# About this exercise:
Which lines in the entries below contain the string "endpoints"? Show each of them in full.

# Stored data entries:
=== Section Start ===

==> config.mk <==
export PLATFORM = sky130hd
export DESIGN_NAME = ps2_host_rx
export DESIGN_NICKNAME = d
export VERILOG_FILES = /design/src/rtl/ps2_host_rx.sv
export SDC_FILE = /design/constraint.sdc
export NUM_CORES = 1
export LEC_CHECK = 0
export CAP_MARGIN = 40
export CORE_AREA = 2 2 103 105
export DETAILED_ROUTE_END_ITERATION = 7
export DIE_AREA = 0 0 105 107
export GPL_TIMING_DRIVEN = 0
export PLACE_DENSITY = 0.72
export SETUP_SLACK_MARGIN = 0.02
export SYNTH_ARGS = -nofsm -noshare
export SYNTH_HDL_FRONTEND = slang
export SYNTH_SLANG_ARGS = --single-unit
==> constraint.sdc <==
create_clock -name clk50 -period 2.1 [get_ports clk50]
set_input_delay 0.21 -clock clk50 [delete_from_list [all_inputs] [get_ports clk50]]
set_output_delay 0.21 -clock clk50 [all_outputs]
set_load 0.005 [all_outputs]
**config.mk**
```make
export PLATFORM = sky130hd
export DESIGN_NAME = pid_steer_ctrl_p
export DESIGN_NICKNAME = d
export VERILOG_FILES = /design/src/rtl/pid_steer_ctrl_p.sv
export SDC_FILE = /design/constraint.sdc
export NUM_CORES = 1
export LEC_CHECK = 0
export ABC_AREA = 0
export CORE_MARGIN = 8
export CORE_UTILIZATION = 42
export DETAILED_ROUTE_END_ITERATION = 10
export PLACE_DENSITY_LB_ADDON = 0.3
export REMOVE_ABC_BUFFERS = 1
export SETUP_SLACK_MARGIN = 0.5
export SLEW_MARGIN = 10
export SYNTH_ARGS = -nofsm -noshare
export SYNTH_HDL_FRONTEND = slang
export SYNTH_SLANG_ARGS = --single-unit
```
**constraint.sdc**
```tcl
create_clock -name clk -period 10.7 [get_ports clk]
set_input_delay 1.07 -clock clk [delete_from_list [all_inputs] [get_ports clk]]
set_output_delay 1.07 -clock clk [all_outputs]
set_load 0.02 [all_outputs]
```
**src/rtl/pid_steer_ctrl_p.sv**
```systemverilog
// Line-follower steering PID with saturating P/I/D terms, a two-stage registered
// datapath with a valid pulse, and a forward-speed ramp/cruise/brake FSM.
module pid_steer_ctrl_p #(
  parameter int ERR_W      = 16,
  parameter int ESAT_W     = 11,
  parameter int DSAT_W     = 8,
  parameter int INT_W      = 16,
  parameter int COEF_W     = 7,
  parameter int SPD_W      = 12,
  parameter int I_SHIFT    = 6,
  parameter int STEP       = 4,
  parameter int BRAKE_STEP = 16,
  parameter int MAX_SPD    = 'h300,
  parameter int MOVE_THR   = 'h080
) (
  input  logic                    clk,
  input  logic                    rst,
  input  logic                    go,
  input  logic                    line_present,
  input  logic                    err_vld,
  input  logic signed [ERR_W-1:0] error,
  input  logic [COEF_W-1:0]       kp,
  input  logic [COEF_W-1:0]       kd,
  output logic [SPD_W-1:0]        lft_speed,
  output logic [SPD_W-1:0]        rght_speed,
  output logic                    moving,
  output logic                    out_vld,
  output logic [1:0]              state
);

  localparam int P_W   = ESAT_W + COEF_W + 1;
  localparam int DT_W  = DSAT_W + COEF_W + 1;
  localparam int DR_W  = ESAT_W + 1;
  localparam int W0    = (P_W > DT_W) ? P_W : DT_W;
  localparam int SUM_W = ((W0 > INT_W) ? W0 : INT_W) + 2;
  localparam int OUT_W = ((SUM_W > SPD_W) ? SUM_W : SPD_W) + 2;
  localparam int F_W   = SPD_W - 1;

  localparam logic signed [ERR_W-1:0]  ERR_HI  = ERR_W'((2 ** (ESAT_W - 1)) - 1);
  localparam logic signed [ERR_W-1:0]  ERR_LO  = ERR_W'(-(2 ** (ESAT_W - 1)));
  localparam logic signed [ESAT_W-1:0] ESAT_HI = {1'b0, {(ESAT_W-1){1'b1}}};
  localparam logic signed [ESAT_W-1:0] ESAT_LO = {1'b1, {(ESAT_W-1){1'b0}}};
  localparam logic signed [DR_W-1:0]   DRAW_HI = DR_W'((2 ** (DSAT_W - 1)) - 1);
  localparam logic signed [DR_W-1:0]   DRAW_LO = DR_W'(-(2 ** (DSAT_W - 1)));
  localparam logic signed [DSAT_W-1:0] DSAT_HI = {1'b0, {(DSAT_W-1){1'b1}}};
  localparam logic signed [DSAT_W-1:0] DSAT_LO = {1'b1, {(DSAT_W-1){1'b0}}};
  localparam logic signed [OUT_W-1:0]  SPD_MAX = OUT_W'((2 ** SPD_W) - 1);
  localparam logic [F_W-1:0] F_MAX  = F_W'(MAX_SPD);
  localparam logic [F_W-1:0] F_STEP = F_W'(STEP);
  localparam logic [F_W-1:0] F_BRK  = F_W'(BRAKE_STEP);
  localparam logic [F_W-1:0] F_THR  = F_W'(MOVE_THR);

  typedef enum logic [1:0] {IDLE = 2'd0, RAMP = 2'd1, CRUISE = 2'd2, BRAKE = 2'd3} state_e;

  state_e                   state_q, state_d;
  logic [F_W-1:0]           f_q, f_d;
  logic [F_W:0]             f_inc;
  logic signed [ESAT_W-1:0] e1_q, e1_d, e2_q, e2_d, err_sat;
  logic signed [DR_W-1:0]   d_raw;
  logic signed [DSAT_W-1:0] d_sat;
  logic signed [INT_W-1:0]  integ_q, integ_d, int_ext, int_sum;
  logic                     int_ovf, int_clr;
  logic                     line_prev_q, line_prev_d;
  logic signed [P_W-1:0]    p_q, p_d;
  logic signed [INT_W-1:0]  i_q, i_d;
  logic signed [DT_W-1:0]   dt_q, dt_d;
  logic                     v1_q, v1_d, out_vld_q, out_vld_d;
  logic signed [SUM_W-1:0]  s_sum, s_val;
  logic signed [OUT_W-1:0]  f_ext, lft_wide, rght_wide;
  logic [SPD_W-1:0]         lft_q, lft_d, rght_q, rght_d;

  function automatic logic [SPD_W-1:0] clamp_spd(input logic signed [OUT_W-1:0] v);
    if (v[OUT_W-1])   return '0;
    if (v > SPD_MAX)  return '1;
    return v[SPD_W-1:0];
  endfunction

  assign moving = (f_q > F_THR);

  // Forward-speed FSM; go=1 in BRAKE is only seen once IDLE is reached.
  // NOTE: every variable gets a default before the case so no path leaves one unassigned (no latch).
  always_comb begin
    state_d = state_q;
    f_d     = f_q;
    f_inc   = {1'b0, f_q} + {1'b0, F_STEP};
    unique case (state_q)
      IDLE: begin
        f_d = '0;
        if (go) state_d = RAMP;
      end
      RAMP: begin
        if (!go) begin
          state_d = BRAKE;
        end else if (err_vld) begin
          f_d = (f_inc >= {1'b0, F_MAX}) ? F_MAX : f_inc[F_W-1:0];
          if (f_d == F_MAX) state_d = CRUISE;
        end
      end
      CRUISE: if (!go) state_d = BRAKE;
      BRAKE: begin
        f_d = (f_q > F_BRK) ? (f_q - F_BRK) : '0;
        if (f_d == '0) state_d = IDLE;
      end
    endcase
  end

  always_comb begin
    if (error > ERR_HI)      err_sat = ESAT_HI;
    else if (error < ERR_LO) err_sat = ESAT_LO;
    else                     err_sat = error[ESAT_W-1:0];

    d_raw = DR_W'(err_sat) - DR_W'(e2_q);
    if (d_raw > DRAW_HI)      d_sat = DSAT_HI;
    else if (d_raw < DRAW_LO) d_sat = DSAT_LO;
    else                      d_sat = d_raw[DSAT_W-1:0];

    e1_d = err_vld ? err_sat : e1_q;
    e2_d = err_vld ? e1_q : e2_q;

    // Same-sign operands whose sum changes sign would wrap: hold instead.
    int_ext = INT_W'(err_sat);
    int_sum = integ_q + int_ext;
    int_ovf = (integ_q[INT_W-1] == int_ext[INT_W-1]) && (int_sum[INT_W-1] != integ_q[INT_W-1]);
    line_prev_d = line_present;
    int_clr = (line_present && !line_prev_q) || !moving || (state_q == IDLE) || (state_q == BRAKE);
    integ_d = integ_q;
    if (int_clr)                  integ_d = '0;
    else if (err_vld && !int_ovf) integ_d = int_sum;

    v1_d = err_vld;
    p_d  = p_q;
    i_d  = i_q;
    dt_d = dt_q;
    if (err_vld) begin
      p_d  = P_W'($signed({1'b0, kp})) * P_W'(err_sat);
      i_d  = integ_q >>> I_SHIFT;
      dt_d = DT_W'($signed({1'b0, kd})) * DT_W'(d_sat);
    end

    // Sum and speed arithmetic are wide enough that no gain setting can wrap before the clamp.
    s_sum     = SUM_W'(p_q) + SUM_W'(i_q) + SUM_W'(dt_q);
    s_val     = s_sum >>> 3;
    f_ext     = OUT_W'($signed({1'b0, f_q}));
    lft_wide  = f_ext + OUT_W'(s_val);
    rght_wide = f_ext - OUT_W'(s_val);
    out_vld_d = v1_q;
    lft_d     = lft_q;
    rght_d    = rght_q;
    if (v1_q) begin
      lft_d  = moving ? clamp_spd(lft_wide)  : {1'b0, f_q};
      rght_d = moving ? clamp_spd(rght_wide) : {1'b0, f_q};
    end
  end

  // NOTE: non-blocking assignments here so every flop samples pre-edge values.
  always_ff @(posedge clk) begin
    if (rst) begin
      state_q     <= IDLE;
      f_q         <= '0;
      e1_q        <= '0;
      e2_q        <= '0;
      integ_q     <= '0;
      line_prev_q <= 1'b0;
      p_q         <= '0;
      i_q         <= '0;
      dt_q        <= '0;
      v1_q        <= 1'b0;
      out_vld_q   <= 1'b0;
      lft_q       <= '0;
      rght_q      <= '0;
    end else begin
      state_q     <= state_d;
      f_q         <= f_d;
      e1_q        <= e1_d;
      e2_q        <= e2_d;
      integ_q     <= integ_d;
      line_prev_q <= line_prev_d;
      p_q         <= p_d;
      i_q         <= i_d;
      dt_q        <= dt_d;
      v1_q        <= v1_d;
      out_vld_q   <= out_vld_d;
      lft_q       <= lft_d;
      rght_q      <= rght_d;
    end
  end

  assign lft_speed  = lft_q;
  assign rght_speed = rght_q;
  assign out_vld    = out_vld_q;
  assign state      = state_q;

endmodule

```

=== Section End ===
=== Section Start ===

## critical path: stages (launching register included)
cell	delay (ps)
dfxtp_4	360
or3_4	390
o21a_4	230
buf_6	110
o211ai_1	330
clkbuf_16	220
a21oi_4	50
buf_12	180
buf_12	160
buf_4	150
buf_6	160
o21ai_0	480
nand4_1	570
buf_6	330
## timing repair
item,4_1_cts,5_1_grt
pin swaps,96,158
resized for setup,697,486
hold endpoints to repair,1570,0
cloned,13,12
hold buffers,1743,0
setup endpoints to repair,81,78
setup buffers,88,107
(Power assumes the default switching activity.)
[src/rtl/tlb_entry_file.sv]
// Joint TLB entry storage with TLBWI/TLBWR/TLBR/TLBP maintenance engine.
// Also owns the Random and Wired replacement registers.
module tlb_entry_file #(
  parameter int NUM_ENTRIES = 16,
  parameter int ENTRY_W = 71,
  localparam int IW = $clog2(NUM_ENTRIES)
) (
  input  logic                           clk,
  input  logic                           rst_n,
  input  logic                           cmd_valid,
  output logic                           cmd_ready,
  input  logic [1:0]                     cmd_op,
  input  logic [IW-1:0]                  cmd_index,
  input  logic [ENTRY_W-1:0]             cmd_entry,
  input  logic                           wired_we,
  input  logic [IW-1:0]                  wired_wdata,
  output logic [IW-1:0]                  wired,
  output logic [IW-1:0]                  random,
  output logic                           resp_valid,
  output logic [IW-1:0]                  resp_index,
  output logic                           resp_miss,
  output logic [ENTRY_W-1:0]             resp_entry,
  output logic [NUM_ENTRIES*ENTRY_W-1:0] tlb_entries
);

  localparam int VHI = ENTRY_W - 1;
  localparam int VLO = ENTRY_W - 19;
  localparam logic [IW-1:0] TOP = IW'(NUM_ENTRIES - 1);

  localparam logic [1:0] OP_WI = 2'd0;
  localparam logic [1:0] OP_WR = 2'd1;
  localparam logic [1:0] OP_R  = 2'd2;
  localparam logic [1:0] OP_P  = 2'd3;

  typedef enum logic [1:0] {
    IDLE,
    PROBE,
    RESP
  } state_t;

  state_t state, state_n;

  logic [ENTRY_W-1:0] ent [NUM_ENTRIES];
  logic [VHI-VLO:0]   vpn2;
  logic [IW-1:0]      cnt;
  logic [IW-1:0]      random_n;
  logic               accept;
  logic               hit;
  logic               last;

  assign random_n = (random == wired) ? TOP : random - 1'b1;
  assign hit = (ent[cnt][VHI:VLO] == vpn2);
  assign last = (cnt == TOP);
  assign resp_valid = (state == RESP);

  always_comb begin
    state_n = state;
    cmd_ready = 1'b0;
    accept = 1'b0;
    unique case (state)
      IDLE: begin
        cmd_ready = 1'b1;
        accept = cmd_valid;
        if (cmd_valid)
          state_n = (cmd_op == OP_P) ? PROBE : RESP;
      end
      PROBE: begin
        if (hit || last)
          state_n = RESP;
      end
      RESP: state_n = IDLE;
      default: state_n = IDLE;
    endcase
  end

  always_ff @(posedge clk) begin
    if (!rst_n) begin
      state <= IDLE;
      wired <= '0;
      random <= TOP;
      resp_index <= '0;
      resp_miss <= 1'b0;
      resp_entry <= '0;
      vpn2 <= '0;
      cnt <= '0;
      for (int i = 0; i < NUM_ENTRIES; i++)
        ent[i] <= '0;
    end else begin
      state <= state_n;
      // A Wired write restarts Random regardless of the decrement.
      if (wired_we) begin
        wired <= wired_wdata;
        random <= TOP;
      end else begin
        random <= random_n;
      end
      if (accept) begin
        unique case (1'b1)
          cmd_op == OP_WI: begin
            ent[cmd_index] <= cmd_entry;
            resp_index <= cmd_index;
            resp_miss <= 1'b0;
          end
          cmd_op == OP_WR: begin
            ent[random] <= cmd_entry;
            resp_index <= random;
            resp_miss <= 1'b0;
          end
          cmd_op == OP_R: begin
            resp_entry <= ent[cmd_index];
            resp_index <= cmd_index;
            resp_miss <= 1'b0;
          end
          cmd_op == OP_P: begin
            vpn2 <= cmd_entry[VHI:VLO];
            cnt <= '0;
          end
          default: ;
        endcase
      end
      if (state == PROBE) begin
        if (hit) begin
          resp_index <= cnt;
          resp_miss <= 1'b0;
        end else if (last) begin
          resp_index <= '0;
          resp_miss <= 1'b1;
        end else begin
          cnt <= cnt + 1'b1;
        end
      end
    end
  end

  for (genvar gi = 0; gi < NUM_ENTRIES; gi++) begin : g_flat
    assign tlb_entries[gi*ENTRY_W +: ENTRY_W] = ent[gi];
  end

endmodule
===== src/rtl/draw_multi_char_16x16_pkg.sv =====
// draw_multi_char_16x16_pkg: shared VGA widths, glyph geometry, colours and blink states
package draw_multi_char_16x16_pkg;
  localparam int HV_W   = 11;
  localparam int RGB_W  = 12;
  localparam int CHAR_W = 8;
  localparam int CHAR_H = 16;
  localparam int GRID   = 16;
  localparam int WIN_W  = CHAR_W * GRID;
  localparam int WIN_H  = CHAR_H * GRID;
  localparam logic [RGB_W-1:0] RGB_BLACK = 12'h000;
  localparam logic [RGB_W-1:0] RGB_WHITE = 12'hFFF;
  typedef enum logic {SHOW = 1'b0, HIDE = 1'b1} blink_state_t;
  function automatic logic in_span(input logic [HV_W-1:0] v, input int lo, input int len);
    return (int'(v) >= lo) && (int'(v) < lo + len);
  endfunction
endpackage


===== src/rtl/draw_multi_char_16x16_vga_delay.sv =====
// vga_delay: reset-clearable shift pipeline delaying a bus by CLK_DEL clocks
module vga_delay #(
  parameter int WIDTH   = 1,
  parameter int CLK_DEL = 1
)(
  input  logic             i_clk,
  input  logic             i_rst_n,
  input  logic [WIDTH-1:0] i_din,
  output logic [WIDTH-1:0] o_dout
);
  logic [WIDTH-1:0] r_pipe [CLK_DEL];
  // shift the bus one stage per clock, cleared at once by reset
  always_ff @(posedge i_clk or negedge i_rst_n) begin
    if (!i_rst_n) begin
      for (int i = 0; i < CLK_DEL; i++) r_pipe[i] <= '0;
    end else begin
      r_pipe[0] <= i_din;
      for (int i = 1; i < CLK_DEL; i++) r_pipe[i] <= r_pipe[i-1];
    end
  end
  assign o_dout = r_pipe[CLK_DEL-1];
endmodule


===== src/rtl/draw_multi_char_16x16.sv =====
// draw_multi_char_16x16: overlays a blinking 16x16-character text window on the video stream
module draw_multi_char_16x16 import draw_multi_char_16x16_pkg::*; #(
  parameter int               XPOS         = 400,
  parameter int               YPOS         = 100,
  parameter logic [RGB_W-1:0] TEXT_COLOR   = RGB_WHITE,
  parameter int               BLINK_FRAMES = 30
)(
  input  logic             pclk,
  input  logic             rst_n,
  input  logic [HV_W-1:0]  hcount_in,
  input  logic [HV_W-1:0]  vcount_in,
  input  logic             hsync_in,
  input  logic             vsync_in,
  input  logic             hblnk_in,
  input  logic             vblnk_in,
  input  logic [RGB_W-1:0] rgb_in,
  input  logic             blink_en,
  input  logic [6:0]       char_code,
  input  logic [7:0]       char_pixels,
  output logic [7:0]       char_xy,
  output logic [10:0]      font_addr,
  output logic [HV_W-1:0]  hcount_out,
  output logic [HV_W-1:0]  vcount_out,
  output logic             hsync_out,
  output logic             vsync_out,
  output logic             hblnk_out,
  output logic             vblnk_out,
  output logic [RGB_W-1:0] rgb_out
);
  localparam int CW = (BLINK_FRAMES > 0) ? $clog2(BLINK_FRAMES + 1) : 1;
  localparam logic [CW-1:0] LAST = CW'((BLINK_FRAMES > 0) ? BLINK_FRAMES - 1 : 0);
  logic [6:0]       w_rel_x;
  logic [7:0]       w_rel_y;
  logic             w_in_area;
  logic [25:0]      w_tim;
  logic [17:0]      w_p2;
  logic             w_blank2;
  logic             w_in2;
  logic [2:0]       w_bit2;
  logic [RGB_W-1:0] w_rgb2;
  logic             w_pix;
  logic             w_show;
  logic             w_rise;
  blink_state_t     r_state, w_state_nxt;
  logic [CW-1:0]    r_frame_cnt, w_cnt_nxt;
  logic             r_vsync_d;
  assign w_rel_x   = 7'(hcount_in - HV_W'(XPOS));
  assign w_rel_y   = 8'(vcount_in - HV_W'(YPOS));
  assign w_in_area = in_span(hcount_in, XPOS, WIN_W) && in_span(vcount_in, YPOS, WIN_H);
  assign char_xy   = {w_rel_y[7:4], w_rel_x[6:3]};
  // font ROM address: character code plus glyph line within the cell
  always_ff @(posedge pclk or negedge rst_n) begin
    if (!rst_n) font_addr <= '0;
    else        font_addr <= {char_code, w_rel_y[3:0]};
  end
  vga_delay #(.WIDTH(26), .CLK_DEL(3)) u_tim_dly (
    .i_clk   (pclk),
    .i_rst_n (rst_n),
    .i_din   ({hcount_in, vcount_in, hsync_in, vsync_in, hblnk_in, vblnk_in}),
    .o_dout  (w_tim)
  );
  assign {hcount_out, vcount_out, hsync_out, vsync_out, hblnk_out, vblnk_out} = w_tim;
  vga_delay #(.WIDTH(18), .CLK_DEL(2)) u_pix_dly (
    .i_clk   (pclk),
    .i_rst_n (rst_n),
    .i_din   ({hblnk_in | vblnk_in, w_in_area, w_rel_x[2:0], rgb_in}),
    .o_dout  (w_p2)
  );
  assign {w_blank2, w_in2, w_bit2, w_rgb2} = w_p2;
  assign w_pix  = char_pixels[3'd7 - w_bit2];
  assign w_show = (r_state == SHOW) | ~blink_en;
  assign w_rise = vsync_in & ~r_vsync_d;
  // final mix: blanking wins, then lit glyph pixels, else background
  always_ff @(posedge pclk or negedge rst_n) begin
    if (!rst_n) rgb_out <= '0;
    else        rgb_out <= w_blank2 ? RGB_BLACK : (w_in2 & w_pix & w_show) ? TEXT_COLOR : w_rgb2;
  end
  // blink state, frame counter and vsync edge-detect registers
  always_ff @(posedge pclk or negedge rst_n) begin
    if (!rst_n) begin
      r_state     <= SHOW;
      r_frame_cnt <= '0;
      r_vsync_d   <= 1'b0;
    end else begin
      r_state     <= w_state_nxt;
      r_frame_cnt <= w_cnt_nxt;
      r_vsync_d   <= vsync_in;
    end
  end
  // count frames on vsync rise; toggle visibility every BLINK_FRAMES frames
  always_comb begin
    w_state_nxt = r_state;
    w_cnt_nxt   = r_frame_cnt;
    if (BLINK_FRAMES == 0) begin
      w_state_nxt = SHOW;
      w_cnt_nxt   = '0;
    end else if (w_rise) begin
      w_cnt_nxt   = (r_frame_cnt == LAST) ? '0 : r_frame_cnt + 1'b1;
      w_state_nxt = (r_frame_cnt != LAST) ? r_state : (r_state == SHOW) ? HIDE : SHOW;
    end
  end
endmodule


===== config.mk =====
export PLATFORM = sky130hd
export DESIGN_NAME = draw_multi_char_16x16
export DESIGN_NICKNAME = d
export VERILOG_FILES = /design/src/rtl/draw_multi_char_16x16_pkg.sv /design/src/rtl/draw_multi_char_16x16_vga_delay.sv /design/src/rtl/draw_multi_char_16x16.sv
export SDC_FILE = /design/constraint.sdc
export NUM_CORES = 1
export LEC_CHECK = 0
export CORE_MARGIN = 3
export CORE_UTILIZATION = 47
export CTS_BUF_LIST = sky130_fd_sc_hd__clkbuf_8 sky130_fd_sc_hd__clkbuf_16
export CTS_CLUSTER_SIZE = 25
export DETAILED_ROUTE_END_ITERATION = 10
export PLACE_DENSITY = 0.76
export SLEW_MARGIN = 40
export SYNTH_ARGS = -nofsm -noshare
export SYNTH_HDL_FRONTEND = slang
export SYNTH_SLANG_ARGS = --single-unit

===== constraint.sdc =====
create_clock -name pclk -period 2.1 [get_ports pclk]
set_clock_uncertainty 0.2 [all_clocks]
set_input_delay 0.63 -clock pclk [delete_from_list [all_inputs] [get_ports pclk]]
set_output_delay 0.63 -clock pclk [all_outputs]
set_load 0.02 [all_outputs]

=== Section End ===

# Answer to this problem:
hold endpoints to repair,1570,0
setup endpoints to repair,81,78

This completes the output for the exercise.